Segment Start: INPUT DATA
[src/rtl/reorder_buffer.sv]
// Purpose: 8-entry in-order-commit reorder buffer with rename-aware busy clear and mispredict flush.
// Latency: result captured at edge N commits at edge N+1 at the earliest; commit/flush outputs are registered.
// Backpressure: full refuses issue (issuer stalls); rdy=0 freezes all state; clear cycle drops issue/writeback.
module reorder_buffer (
    input  logic        clk,
    input  logic        rst,
    input  logic        rdy,
    input  logic        issue_valid,
    input  logic [4:0]  issue_rd,
    input  logic        issue_is_branch,
    output logic [31:0] alloc_tag,
    output logic        full,
    input  logic        wb_valid,
    input  logic [31:0] wb_tag,
    input  logic [31:0] wb_value,
    input  logic        wb_mispredict,
    input  logic [31:0] wb_target,
    output logic        commit_reg_we,
    output logic [31:0] commit_rd,
    output logic [31:0] commit_data,
    output logic [31:0] commit_tag,
    input  logic        rd_busy_cur,
    input  logic [31:0] rd_tag_cur,
    output logic        commit_busy_we,
    output logic        commit_busy_next,
    output logic        clear,
    output logic [31:0] redirect_pc
);

    typedef struct packed {
        logic        valid;
        logic        ready;
        logic        is_branch;
        logic        mispredict;
        logic [4:0]  rd;
        logic [31:0] value;
        logic [31:0] target;
    } entry_t;

    entry_t     ent [8];
    logic [2:0] head;
    logic [2:0] tail;
    logic [3:0] count;

    logic       head_done;
    logic       do_flush;
    logic       do_commit;
    logic       commit_writes;
    logic       do_issue;
    logic [2:0] wb_idx;
    logic       wb_hit;
    logic       unused_wb_tag_hi;

    assign full      = (count == 4'd8);
    assign alloc_tag = {29'd0, tail};

    // Only the low three tag bits address an entry.
    assign wb_idx           = wb_tag[2:0];
    assign unused_wb_tag_hi = ^wb_tag[31:3];

    // Head retires once its result has arrived; a mispredicted branch turns the retire into a flush.
    assign head_done     = ent[head].valid && ent[head].ready;
    assign do_flush      = head_done && ent[head].is_branch && ent[head].mispredict;
    assign do_commit     = head_done && !do_flush;
    assign commit_writes = (ent[head].rd != 5'd0) && !ent[head].is_branch;

    // full uses the pre-edge count, so a full buffer refuses issue even while it commits.
    assign do_issue = issue_valid && !full;
    assign wb_hit   = wb_valid && ent[wb_idx].valid;

    // Busy bit is released only when no younger instruction has renamed the same register.
    assign commit_busy_we   = commit_reg_we && rd_busy_cur && (rd_tag_cur == commit_tag);
    assign commit_busy_next = 1'b0;

    // Entry table, pointers and registered commit/flush outputs.
    always_ff @(posedge clk) begin
        if (rst) begin
            for (int i = 0; i < 8; i++) begin
                ent[i].valid <= 1'b0;
                ent[i].ready <= 1'b0;
            end
            head          <= 3'd0;
            tail          <= 3'd0;
            count         <= 4'd0;
            commit_reg_we <= 1'b0;
            commit_rd     <= 32'd0;
            commit_data   <= 32'd0;
            commit_tag    <= 32'd0;
            clear         <= 1'b0;
            redirect_pc   <= 32'd0;
        end else if (!rdy) begin
            commit_reg_we <= 1'b0;
            clear         <= 1'b0;
        end else if (clear) begin
            // Flush cycle: the table was already emptied at the previous edge.
            commit_reg_we <= 1'b0;
            clear         <= 1'b0;
        end else if (do_flush) begin
            for (int i = 0; i < 8; i++) begin
                ent[i].valid <= 1'b0;
                ent[i].ready <= 1'b0;
            end
            head          <= 3'd0;
            tail          <= 3'd0;
            count         <= 4'd0;
            commit_reg_we <= 1'b0;
            clear         <= 1'b1;
            redirect_pc   <= ent[head].target;
        end else begin
            commit_reg_we <= 1'b0;
            if (wb_hit) begin
                ent[wb_idx].ready      <= 1'b1;
                ent[wb_idx].value      <= wb_value;
                ent[wb_idx].mispredict <= wb_mispredict;
                ent[wb_idx].target     <= wb_target;
            end
            // Retire after the writeback so that the popped head ends up invalid.
            if (do_commit) begin
                ent[head].valid <= 1'b0;
                ent[head].ready <= 1'b0;
                head            <= head + 3'd1;
                if (commit_writes) begin
                    commit_reg_we <= 1'b1;
                    commit_rd     <= {27'd0, ent[head].rd};
                    commit_data   <= ent[head].value;
                    commit_tag    <= {29'd0, head};
                end
            end
            // tail never aliases the head or a writeback target here: that would need a full buffer.
            if (do_issue) begin
                ent[tail].valid     <= 1'b1;
                ent[tail].ready     <= 1'b0;
                ent[tail].rd        <= issue_rd;
                ent[tail].is_branch <= issue_is_branch;
                tail                <= tail + 3'd1;
            end
            count <= count + {3'd0, do_issue} - {3'd0, do_commit};
        end
    end

endmodule

[config.mk]
export PLATFORM = sky130hd
export DESIGN_NAME = reorder_buffer
export DESIGN_NICKNAME = d
export VERILOG_FILES = /design/src/rtl/reorder_buffer.sv
export SDC_FILE = /design/constraint.sdc
export NUM_CORES = 1
export LEC_CHECK = 0
export ABC_AREA = 1
export BUFFER_PORTS_ARGS = -buffer_cell sky130_fd_sc_hd__buf_2
export CORE_MARGIN = 3
export CORE_UTILIZATION = 55
export CTS_CLUSTER_SIZE = 12
export DETAILED_ROUTE_END_ITERATION = 12
export PLACE_DENSITY = 0.81
export RECOVER_POWER = 50
export SYNTH_ARGS = -nofsm -noshare
export SYNTH_HDL_FRONTEND = slang
export SYNTH_SLANG_ARGS = --single-unit
export TNS_END_PERCENT = 20
[constraint.sdc]
create_clock -name clk -period 3.54 [get_ports clk]
set_input_delay 0.531 -clock clk [delete_from_list [all_inputs] [get_ports clk]]
set_output_delay 0.531 -clock clk [all_outputs]
set_load 0.02 [all_outputs]
; After elaboration in Yosys (flattened, before gate mapping)
; Memories as Yosys holds them, arrays and structs flattened. A register that Yosys moved wholly into a read port is not among the register bits.
; Cells that the tools add are included.
[op_classes]
n_bitwise = 20
n_reduce_logical = 24
n_addsub = 4
eq_ne = 2
n_mux = 58
[op_table]
columns = op, count
row1 = $mux 73, 3
row2 = $reduce_or 73->1, 3
row3 = $mux 1, 42
row4 = $eq 32x3->1, 1
row5 = $mux 3, 10
row6 = $or 1x1->1, 16
row7 = $mux 4, 3
row8 = $logic_and 1x1->1, 9
row9 = $reduce_and 3->1, 3
row10 = $add 3x1->3 const B, 2
row11 = $reduce_and 5->1, 1
row12 = $reduce_bool 5->1, 1
row13 = $reduce_or 5->1, 1
row14 = $add 4x1->4, 1
row15 = $eq 4x4->1 const B, 1
row16 = $not 1->1, 4
row17 = $reduce_bool 2->1, 2
row18 = $sub 4x1->4, 1
row19 = $logic_not 1->1, 3
row20 = $reduce_and 2->1, 1
[word_totals]
ramBits = 584
in_bits = 141
register_bits = 84
word_cells = 118
n_memories = 1
out_inout_bits = 165
[memory_table]
columns = name, words, word_bits, rd, rd_clocked_by_memory_dff, write_ports, line_no
row1 = ent, 8, 73, 2, 1, 8, 40  ; entry_t ent [8];

; Longest topological paths before layout
[depth]
ltp_word = 13
mapped_depth = 19
depth_no_buf = 17

; Least setup slack after synthesis
; OpenSTA, ideal clock, no wires.
[synth_timing]
kind = input port to flip-flop
from = in wb_tag[1]
to = mem ent[0][0] in the netlist's numbering (enable)
t_required_ns = 3.121
setup_time_ns = 0.419
setup_slack_ns = 0.382
arrival_ns = 2.739
path_stages = 8
path_buffers = 0
cell_sequence = inv_1 -> nor3_1 -> nand2_1 -> nand2_1 -> nor2_1 -> a21oi_1 -> nand3_1 -> inv_1
[synth_lines]
columns = element, line_no
row1 = from (decl), 14  ; input logic [31:0] wb_tag,
row2 = to (decl), 40

==> reports/results.txt <==
Synthesized-area fraction occupied by xor and xnor cells - 0.0635%
Height of the die - 230 um
Routed length on met3 - 6370 um
Clk pin slew, worst setup/hold paths - 0.06 ns
Gates resized, CTS repair - 0
Final routed wirelength across all metal layers - 65600 um
Clock Skew - 0.0295 ns
Insertion delay to the later sink of the worst-skew pair - 0.60 ns
YS warnings - 0
1st-iter DRT viols - 1997
Largest incremental delay on the critical path - 0.63 ns
Mean number of vias per cell - 5.67
Gate count of the mapped netlist - 2459
Half-perimeter wire length after placement - 36500 um
Average cell area after synthesis - 11.2 um^2
Type of the worst setup path - reg2reg
Startpoint types - flop
Maximum fanout along the worst path - 65
Total routing usage reported by global routing - 24.2%
Category of the worst setup path capture point - flop
Final Critical Period - 3.16 ns
Post-Route M1 WL - 24600 um
Internal cell power - 12.8 mW
Slew @ Worst Pin - 1.17 ns
Port-buffer cells - 190
Sequential area share after synthesis - 69.3%
Total clock buffers created by CTS - 70
Count of unique library cells instantiated by Yosys - 37
Die X-Extent - 230 um
Fraction of the mapped netlist area in compound gates - 4.94%
IO Count - 306
Post-detailed-placement cell area - 28700 um^2
Number of hold buffers added after CTS - 0
Worst path most repeated cell - nand3_1
Area taken by multi-input logic gates - 6990 um^2
Post-CTS setup buffer count - 0
Post-synth EDFFs - 568
Worst min-delay path class - in2reg
Combinational family with the most area after synthesis - simple AND/OR/NAND/NOR gates
Final hold violation count - 0
Total negative slack - 0 ns
Cells along the critical path - inv_8 -> nand2_1 -> nand3_1 -> nand3_1 -> nand2_1 -> nand2_4 -> nor2_1 -> nor2_2 -> nand3_1 -> inv_2 -> buf_12
Highest-count cells in the layout ignoring fill and taps - nand2_1, edfxtp_1, nand3_1, nor2_1, clkbuf_1
Total DRC errors in the routed layout - 0
Sw Share - 19.6%
Met2 routed WL - 32700 um
NumNets Final - 2765
Total of endpoints with negative setup slack in the final report - 0
Synth Area in Simple Gates - 18.9%
Gpl congestion - 0.833
Number of max-slew violations in the final report - 0
Seq cells post-synth - 671
Post-Route Utilization - 62.4%
Synthesized area - 27600 um^2
Setup WS pre-CTS - 0.513 ns
Global-route congestion overflow total - 0
Final hold slack - 0.271 ns
Share of final-layout standard cells stronger than drive strength 1 - 7.67%
Worst vdd ir - 0.000344 V
Async SR Flop Fraction - 0%
Fillers - 3586
Final Cell Area - 30800 um^2
Synth-to-layout area growth - 11.4%
Outcome - finished, final reports clean
Final setup slack of the worst path - 0.378 ns
Unrepaired setup endpoints after global routing - no
Sink Count - 671
Sw Pwr - 3.13 mW
Total number of vias - 19000
Adder and majority cell fraction of the synthesized area - 0.390%
Post-synth top flop - edfxtp_1
DR WL/cell - 19.6 um
Uppermost layer routed - met5
Power density relative to cell area - 518 nW/um^2
Critical path data required time - 3.76 ns
Number of antenna violations at the first check in global routing - 14
Reg power frac - 53.8%
FF+latch area - 19100 um^2
Max-capacitance violation count - 0
Leakage component of the power - 11.5 nW
Most common cell after layout, fill and taps aside - nand2_1
TritonCTS clock tree - built
Fraction of synthesized area in multiplexers - 0%
Die outline area - 52900 um^2
First-pass GRT wire length - 99800 um
Category of cells accounting for the largest share of critical-path delay - simple AND/OR/NAND/NOR gates
Slowest cell on the critical path - dfxtp_4
Longest Clk Path Bufs - 3
Worst hold start - wb_target[0]
H-tree levels - 3
Floorplan core area - 49300 um^2
Largest net degree at the start of global routing - 113
Clock root cell - clkbuf_16
Detail Route Antenna Nets - 0
Share of power burned in combinational logic - 2.2%
First-pass iteration count of the detailed router - 9
Clock group share of total power - 44.0%
Post-route clock period utilization - 89.3%
Highest clock rate - 316 MHz
Data arrival time of the critical path - 3.39 ns
Initial Utilization - 56.0%
Via count of the first global-routing pass - 18200
Row cnt - 81
Normalized max-slew margin - 21.9%
Buffer and inverter count on the worst path - 3
==> Yosys cell counts (6+ instances only) <==
cell type | n | area share, %
inv_1 | 93 | 1.3
a21oi_1 | 50 | 0.91
nor2_2 | 7 | 0.16
inv_2 | 6 | 0.082
ha_1 | 7 | 0.32
edfxtp_1 | 568 | 62
buf_2 | 67 | 1.2
nand2_1 | 660 | 9.0
buf_1 | 16 | 0.22
o21ai_1 | 11 | 0.20
dfxtp_1 | 103 | 7.5
o21ai_0 | 96 | 1.7
buf_6 | 14 | 0.57
nand4_1 | 18 | 0.41
nor3_1 | 19 | 0.34
nor2_1 | 190 | 2.6
nand3_1 | 312 | 5.7
nor4_1 | 6 | 0.14
buf_4 | 99 | 2.7
o22ai_1 | 33 | 0.75
clkbuf_1 | 26 | 0.35
a32o_1 | 32 | 1.2
==> layer usage <==
metal  global-route usage, %  vias to the layer above
met1                    30.5                     9059
li1                        -                     8681
met3                    5.12                      166
met2                    41.1                     1049
met5                       0                        -
met4                    9.45                       10
==> registers in the layout, indices dropped and copies added, names as in the netlist, named ones only <==
name           cells
clear              1
head               3
commit_rd          5
commit_tag         3
redirect_pc       32
tail               3
ent              584
commit_reg_we      1
count              4
commit_data       32
==> worst reg2reg max path, delay by kind of cell (launching register included) <==
kind	cells	cell delay, ns
buffers and inverters	3	0.73
DFF	1	0.63
and+or+nand+nor	8	1.41
==> cell families after synthesis <==
group / Yosys count
xor+xnor: 2
buf+inv: 323
fa+ha+maj: 8
flops: 671
simple gates: 1226
compound gates: 228
other cells: 1
==> through the flow <==
step,power [mW],instances
6_report,15.9,3345
2_1_floorplan,9.00,2544
4_1_cts,16.0,3336
3_5_place_dp,9.10,3208
5_1_grt,16.4,3339
3_3_place_gp,9.08,3208
==> power groups by stage <==
stage	clock, mW	combinational (mW)	sequential, mW
finish	7.01	0.347	8.58
global route	7.45	0.384	8.58
CTS	7.10	0.357	8.58
detailed placement	0	0.355	8.74
global placement	0	0.338	8.74
floorplan	0	0.250	8.75
==> final timing paths <==
path                                       end  slack (ns)  cells past startpoint
setup / recovery          ent[4][49]$_DFFE_PP_        0.38                     11
hold / removal             ent[1][0]$_DFFE_PP_        0.27                      1
setup reg to reg          ent[4][49]$_DFFE_PP_        0.38                     11
hold reg to reg   redirect_pc[14]$_SDFFE_PP0P_        0.44                      2
==> final cells by class <==
| class | instances | share of cell area, % |
|---|---|---|
| Sequential cell | 671 | 62.2 |
| Tap cell | 664 | 2.70 |
| Inverter | 99 | 1.25 |
| Antenna cell | 9 | 0.0732 |
| Clock buffer | 115 | 6.64 |
| Timing Repair Buffer | 224 | 3.89 |
| Multi-Input combinational cell | 1550 | 22.7 |
| Clock inverter | 13 | 0.529 |
No activity file was read; power rests on OpenSTA's default activity.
Segment End: INPUT DATA
__WHAT THIS TASK INVOLVES__:
Go line by line through the records and copy those that contain the word "decl".

__TASK RESPONSE__:
row1 = from (decl), 14  ; input logic [31:0] wb_tag,
row2 = to (decl), 40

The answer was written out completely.